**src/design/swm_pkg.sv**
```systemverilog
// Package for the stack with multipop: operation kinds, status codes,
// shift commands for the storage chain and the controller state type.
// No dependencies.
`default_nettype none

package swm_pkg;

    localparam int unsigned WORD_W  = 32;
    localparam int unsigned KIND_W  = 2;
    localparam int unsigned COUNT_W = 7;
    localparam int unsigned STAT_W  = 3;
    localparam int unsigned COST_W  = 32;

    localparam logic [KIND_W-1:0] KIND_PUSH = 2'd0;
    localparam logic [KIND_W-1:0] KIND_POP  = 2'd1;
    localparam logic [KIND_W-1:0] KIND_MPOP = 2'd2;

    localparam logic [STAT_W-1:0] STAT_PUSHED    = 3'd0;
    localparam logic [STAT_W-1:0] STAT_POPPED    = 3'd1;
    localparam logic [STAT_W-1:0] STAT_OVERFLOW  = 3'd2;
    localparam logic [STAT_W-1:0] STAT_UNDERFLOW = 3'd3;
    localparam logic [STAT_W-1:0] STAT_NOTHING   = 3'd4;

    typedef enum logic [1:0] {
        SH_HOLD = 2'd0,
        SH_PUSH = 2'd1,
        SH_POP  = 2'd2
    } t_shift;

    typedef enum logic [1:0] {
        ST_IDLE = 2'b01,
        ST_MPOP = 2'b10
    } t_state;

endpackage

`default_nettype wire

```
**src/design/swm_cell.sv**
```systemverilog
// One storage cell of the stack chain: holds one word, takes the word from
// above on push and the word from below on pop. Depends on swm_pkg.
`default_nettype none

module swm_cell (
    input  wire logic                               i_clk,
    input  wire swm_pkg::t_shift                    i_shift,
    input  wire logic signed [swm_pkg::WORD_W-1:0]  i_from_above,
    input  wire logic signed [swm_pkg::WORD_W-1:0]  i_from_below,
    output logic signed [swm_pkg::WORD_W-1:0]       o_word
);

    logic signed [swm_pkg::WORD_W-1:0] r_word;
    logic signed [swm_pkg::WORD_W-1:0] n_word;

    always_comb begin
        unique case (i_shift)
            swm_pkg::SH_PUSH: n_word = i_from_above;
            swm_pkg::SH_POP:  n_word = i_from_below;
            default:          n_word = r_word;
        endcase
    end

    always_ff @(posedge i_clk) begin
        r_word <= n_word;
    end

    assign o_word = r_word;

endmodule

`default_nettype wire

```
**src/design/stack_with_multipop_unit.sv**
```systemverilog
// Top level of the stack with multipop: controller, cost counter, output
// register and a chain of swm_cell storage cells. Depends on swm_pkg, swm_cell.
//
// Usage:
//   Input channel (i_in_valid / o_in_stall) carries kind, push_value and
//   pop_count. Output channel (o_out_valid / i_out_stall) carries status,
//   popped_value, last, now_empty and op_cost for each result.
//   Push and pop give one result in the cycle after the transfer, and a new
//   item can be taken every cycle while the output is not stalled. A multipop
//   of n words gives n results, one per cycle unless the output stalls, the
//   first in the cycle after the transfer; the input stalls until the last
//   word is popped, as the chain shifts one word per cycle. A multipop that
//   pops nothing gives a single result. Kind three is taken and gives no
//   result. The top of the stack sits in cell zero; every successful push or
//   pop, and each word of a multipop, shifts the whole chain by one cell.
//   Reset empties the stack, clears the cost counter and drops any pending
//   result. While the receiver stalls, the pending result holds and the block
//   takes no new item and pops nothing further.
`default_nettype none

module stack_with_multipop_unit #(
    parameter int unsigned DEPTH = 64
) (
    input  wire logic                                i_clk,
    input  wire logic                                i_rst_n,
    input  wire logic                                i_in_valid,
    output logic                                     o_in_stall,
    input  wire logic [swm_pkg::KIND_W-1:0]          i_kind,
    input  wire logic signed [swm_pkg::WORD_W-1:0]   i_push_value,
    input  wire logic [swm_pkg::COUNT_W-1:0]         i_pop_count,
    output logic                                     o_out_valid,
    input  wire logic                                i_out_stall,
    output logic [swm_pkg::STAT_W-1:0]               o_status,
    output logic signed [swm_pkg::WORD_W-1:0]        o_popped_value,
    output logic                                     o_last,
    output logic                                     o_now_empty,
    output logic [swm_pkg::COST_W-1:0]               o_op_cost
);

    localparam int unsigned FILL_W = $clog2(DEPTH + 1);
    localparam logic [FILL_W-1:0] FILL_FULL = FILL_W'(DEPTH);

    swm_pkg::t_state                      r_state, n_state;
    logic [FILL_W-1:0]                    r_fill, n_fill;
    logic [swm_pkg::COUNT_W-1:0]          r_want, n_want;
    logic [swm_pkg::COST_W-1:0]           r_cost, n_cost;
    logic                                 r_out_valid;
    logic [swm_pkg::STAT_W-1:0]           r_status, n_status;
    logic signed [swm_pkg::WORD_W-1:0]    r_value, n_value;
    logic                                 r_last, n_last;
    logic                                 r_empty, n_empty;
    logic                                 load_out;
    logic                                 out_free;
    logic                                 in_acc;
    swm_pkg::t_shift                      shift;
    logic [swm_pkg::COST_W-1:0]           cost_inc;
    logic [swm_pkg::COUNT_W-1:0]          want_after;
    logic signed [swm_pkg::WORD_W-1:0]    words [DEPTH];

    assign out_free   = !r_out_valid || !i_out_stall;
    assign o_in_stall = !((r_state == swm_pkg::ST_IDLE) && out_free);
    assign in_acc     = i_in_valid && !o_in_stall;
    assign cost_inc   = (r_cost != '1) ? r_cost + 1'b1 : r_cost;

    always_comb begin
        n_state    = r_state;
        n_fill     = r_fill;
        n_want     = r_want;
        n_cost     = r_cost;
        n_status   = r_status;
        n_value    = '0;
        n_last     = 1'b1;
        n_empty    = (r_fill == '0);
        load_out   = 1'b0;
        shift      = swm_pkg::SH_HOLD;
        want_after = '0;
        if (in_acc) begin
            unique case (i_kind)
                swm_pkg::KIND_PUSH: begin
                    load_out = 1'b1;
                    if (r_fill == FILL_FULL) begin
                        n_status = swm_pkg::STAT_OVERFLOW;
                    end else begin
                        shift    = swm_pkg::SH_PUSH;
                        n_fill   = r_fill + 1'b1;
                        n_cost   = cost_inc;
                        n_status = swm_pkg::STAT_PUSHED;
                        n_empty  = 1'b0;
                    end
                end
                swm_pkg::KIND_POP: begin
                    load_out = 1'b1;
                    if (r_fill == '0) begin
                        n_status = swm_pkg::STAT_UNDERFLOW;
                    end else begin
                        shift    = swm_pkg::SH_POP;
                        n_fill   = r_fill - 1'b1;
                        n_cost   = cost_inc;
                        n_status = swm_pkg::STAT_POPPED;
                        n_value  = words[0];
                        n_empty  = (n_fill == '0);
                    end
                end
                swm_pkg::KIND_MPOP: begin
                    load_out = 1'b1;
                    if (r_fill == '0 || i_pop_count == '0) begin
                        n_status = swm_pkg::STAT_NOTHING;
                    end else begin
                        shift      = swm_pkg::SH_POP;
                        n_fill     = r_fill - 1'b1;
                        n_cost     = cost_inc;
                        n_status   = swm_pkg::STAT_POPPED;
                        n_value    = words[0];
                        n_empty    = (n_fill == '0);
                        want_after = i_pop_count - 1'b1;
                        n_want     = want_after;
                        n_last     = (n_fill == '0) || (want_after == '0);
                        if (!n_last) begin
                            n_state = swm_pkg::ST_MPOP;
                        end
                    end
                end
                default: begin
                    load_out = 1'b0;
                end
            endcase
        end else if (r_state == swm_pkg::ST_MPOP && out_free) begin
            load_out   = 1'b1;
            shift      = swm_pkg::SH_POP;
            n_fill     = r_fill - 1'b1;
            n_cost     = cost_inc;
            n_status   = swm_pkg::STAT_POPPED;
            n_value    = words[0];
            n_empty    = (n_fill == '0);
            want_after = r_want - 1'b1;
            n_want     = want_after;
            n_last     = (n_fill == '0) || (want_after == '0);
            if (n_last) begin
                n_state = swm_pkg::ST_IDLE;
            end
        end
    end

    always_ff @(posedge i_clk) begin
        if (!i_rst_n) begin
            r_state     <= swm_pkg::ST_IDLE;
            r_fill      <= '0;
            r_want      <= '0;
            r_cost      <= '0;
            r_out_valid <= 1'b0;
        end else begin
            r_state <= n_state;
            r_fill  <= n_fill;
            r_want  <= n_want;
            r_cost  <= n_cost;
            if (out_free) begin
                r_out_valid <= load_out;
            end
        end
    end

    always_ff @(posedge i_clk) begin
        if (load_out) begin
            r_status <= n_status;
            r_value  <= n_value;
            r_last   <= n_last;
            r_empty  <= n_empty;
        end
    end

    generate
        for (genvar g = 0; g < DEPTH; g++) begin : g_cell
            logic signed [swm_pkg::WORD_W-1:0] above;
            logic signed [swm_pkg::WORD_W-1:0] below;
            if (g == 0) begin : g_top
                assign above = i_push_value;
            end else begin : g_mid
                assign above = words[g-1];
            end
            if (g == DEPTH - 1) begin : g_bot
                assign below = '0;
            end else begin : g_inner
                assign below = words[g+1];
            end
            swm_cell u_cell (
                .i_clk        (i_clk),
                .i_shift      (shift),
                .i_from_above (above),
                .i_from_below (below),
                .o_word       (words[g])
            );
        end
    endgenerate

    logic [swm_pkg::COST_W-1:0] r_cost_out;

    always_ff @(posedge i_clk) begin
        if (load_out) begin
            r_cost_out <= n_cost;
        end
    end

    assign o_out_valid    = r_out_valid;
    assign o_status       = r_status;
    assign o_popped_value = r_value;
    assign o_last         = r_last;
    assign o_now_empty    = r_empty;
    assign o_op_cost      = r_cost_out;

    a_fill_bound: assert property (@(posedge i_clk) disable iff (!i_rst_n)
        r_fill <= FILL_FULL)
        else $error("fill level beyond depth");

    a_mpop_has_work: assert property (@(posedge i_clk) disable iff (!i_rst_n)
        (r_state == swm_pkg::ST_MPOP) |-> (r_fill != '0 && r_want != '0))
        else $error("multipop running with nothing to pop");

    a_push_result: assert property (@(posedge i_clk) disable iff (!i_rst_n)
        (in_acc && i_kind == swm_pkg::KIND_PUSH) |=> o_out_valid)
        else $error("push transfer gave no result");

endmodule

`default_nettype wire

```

━━━━━━

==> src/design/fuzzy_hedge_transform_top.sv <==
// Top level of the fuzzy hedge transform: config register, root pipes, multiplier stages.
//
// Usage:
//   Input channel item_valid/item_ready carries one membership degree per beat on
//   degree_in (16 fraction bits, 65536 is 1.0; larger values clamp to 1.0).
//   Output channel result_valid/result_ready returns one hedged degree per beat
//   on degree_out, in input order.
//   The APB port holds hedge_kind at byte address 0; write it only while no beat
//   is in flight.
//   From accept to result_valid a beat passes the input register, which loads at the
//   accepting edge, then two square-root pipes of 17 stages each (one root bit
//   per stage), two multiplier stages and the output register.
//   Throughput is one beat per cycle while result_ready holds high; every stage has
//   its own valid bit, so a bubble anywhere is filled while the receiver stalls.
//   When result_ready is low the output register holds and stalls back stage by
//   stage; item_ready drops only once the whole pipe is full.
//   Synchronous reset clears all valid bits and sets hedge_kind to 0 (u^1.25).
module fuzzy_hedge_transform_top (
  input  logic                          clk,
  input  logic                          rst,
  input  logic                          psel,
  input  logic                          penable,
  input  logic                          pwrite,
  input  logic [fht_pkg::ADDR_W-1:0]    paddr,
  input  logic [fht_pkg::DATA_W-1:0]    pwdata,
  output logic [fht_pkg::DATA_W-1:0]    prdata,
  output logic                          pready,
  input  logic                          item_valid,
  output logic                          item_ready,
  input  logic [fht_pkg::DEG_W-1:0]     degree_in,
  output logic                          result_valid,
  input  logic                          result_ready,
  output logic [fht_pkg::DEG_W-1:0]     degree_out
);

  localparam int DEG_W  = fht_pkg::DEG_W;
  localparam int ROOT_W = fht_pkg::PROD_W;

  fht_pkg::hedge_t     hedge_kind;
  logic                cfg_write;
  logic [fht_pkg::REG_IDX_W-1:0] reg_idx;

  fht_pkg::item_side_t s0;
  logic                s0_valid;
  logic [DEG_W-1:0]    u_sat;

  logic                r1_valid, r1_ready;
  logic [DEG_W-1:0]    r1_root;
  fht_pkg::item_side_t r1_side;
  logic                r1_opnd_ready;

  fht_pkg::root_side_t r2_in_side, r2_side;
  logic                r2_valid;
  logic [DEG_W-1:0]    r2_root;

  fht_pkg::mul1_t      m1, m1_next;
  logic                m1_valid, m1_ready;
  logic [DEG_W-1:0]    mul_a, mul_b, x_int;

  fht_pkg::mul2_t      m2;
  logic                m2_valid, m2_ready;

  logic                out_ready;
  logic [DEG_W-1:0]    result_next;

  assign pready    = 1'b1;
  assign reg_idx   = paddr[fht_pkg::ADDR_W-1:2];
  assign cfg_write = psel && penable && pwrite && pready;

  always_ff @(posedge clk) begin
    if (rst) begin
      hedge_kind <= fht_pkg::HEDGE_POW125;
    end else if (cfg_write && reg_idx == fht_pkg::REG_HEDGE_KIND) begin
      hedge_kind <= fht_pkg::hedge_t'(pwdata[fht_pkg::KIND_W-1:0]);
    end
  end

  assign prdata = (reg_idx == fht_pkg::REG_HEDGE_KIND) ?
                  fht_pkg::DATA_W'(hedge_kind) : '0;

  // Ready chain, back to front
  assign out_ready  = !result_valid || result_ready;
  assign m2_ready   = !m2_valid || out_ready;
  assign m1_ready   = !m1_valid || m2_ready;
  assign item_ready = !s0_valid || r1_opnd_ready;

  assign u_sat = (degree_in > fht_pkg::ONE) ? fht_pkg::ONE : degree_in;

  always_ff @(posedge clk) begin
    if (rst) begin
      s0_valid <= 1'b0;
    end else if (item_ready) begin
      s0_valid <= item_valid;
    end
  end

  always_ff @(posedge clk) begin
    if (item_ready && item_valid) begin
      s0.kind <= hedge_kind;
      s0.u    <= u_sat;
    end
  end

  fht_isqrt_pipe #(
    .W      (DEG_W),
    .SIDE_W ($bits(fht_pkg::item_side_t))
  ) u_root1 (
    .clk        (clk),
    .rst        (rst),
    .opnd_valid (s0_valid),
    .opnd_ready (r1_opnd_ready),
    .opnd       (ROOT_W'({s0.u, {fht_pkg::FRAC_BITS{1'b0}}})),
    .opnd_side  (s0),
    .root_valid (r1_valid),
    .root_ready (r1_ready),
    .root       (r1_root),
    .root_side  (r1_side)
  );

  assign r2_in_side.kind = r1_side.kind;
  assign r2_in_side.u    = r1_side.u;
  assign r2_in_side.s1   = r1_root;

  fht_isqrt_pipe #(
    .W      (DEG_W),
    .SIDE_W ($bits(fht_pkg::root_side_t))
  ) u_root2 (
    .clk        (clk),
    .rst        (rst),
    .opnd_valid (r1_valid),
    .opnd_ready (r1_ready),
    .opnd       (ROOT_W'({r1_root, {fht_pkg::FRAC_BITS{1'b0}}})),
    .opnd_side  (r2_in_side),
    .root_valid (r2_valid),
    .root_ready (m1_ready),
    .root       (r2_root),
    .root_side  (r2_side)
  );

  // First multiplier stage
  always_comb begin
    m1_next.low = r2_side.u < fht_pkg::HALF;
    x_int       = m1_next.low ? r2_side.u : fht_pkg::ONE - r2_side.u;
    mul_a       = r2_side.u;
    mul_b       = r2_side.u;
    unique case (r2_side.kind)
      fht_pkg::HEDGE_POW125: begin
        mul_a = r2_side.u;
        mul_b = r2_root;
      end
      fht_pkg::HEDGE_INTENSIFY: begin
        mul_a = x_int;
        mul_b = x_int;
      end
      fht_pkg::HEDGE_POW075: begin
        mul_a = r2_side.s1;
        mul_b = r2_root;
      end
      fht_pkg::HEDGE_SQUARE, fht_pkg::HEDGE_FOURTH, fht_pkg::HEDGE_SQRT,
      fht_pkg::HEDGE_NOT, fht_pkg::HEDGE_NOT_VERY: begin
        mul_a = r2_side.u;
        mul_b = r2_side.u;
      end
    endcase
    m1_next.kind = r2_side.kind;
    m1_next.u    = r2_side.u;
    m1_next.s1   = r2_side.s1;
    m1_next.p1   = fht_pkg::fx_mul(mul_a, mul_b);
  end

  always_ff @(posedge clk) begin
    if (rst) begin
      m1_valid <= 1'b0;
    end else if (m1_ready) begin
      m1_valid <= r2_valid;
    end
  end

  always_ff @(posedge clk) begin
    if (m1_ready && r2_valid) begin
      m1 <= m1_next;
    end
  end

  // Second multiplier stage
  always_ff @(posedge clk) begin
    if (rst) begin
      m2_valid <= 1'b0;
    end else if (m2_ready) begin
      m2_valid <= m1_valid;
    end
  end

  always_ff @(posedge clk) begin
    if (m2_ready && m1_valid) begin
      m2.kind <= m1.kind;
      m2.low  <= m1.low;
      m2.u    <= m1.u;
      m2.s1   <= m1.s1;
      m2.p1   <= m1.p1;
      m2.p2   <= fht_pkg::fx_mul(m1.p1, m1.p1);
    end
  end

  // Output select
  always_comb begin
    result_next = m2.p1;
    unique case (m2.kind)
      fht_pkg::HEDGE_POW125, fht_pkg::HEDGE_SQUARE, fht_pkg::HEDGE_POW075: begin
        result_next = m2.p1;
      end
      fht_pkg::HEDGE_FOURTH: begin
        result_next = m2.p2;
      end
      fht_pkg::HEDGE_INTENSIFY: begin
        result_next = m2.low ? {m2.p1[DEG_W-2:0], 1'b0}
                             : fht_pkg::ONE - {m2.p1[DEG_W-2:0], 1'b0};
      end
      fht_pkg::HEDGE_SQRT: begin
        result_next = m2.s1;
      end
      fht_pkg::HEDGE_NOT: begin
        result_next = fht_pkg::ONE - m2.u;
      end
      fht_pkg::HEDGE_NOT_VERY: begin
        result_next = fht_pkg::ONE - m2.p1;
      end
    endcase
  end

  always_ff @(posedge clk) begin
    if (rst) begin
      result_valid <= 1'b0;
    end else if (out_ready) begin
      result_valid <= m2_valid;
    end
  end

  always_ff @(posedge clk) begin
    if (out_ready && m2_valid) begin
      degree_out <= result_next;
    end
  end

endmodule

━━━━━━

From the data above, give the number of lines that hold "drops", without anything else.

Solved problem: 2